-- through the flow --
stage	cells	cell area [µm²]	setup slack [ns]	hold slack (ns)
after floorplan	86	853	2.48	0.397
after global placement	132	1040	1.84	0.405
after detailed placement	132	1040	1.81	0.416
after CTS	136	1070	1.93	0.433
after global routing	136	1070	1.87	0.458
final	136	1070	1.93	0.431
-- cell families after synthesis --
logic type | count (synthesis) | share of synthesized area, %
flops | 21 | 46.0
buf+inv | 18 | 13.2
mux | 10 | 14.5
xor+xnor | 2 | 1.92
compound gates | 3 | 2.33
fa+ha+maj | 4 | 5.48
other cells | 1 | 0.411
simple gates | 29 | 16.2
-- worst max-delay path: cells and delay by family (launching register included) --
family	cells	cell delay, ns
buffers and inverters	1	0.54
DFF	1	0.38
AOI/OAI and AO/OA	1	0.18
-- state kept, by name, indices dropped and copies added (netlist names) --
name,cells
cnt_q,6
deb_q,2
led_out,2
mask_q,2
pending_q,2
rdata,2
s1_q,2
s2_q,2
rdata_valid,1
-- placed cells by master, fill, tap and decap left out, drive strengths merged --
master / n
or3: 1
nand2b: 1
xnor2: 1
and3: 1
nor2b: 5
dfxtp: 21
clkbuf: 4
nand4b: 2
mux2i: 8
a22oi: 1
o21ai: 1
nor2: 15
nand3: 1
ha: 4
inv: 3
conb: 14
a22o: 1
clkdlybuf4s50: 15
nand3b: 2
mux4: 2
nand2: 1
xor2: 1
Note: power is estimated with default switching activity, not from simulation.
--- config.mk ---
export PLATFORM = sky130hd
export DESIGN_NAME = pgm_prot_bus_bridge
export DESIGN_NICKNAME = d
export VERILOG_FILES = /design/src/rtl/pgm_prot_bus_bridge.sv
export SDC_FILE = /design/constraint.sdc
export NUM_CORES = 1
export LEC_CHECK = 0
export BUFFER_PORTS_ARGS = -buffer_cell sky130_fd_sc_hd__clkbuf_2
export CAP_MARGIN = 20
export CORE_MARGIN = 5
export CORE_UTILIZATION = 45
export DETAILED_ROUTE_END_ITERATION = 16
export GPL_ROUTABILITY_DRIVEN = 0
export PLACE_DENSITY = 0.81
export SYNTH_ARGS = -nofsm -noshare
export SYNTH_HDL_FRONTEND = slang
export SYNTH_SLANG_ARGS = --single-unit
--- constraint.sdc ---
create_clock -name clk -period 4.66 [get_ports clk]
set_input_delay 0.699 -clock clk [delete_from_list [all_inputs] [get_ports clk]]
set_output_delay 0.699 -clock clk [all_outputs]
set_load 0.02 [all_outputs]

▶ **TASK TO CARRY OUT**
Look through the material for "synthesis". Copy each line that has it.

▶ **RESPONSE TO THE TASK**
-- cell families after synthesis --
logic type | count (synthesis) | share of synthesized area, %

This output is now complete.